Why AI Maturity Matters
Creating AI use cases in finance must become a priority to drive competitive positioning and to prepare for a digital banking future. Research has found that investing in AI deployment not only can improve efficiencies, but can reduce the negative effects of economic pressures in the short term.
Accenture found that nearly 75% of companies have integrated AI into their business strategies and reworked their cloud plans to achieve AI success. For financial services, however, many of these initiatives are still in the formative stages. However, across all industries, nearly a third (30%) of AI pilot initiatives are improving back-office processes, accelerating R&D timelines for new products, and enhancing customer experiences.
“Of the most mature AI organizations, 42% said that the return on their AI initiatives exceeded their expectations, while only 1% said the return didn’t meet expectations,” according to Accenture. In addition, “the share of companies’ revenue that is ‘AI-influenced’ more than doubled between 2018 and 2021 and is expected to roughly triple between 2018 and 2024.”
4 Steps to Accelerate AI Success in Banking
Gartner research shows that leading AI deployers share four common AI behaviors that enable them to quickly meet or exceed the expected impact of their AI projects and deliver critical finance and business outcomes.
- Hire External AI Talent. While up-skilling may be less expensive, there is a risk of slowing progress. New hired or partnered talent can more easily move beyond legacy thinking, bringing new ways to support AI deployment.
- Invest in Software With Embedded AI. Buying software with embedded AI functionality allows firms to experiment with AI and quickly build pilots for unique business challenges. According to Gartner, building in-house AI solutions can create more work and can reduces the bandwidth to explore new pilots or use cases.
- Experiment Early and Broadly. Taking a ‘fail fast’ approach to AI deployment allows for a wider array of pilots and a more rapid deployment of potential implementations. For financial institutions, slow and methodical processes can destroy momentum.
- Assign an AI Implementation Leader. AI must be seen as a strategic priority for the entire organization. Part of this commitment is to find an AI leader with both strong analytical and data backgrounds. This leader could have experience outside financial services, but must have an understanding of the complexities of AI in a business setting.

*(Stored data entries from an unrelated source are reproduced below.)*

## src/rtl/cpu_types_pkg.sv

```systemverilog
// Shared CPU/memory types: word, RAM handshake state and the memory arbiter state.
package cpu_types_pkg;

    typedef logic [31:0] word_t;

    typedef enum logic [1:0] {
        FREE   = 2'd0,
        BUSY   = 2'd1,
        ACCESS = 2'd2,
        ERROR  = 2'd3
    } ramstate_t;

    typedef enum logic [1:0] {
        IDLE = 2'd0,
        IACC = 2'd1,
        DACC = 2'd2
    } arb_state_t;

    localparam int ARB_IFAIR_DEFAULT = 4;

endpackage

```

## src/rtl/mem_arbiter.sv

```systemverilog
// Shares the single-ported RAM between the icache and dcache paths.
// Data side wins arbitration; dcnt bounds how long a pending ifetch can be starved.
module mem_arbiter
    import cpu_types_pkg::*;
#(
    parameter int IFAIR  = ARB_IFAIR_DEFAULT,
    parameter int WORD_W = 32
) (
    input  logic              CLK,
    input  logic              nRST,
    input  logic              iREN,
    input  logic [WORD_W-1:0] iaddr,
    output logic              iwait,
    output logic [WORD_W-1:0] iload,
    input  logic              dREN,
    input  logic              dWEN,
    input  logic [WORD_W-1:0] daddr,
    input  logic [WORD_W-1:0] dstore,
    output logic              dwait,
    output logic [WORD_W-1:0] dload,
    output logic              ramREN,
    output logic              ramWEN,
    output logic [WORD_W-1:0] ramaddr,
    output logic [WORD_W-1:0] ramstore,
    input  logic [WORD_W-1:0] ramload,
    input  ramstate_t         ramstate
);

    arb_state_t state, nstate;
    logic [3:0] dcnt;
    logic       access;
    logic       dreq;
    logic       ifair_hit;

    assign iload = ramload;
    assign dload = ramload;

    always_comb begin
        access    = (ramstate == ACCESS);
        dreq      = dREN | dWEN;
        ifair_hit = iREN && (dcnt == 4'(IFAIR));
        nstate    = state;
        case (state)
            IDLE: begin
                if (dreq && !ifair_hit) nstate = DACC;
                else if (iREN)          nstate = IACC;
            end
            IACC, DACC: begin
                // ERROR keeps the state so the same access is retried
                if (access) nstate = IDLE;
            end
            default: nstate = IDLE;
        endcase
        iwait = !((state == IACC) && access);
        dwait = !((state == DACC) && access);
    end

    always_ff @(posedge CLK or negedge nRST) begin
        if (!nRST) begin
            state    <= IDLE;
            ramREN   <= 1'b0;
            ramWEN   <= 1'b0;
            ramaddr  <= '0;
            ramstore <= '0;
        end else begin
            state <= nstate;
            case (state)
                IDLE: begin
                    ramREN <= 1'b0;
                    ramWEN <= 1'b0;
                    if (nstate == DACC) begin
                        ramaddr <= daddr;
                        if (dWEN) begin
                            ramWEN   <= 1'b1;
                            ramstore <= dstore;
                        end else begin
                            ramREN <= 1'b1;
                        end
                    end else if (nstate == IACC) begin
                        ramaddr <= iaddr;
                        ramREN  <= 1'b1;
                    end
                end
                default: begin
                    if (access) begin
                        ramREN <= 1'b0;
                        ramWEN <= 1'b0;
                    end
                end
            endcase
        end
    end

    // Counts data grants that overtook a waiting ifetch; only moves in IDLE
    always_ff @(posedge CLK or negedge nRST) begin
        if (!nRST) begin
            dcnt <= '0;
        end else if (state == IDLE) begin
            if (!iREN || nstate == IACC)
                dcnt <= '0;
            else if (nstate == DACC && dcnt < 4'(IFAIR))
                dcnt <= dcnt + 4'd1;
        end
    end

endmodule

```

The definition and requirements for being an AI-mature organization will evolve over time as will the technology itself. High performance AI organizations today will ultimately become business-as-usual tomorrow. “AI leaders have demonstrated that excellence in areas like vision and culture are just as critical as algorithmic integrity,” states Accenture.
As mentioned, AI Achievers are more likely to have formal senior sponsorship for their AI strategies. Accenture found that 83% of Achievers have such sponsorship, while only 67% of Builders and just 56% of Experimenters have it.
Finally, it is imperative for the building and deployment of AI to adhere to the laws, regulations and ethical norms. According to Accenture, “The ability to demonstrate high-quality, trustworthy AI systems that are ‘regulation ready’ will give first movers a significant advantage in the short- and long-term, enabling them to attract new customers, retain existing ones and build investor confidence.”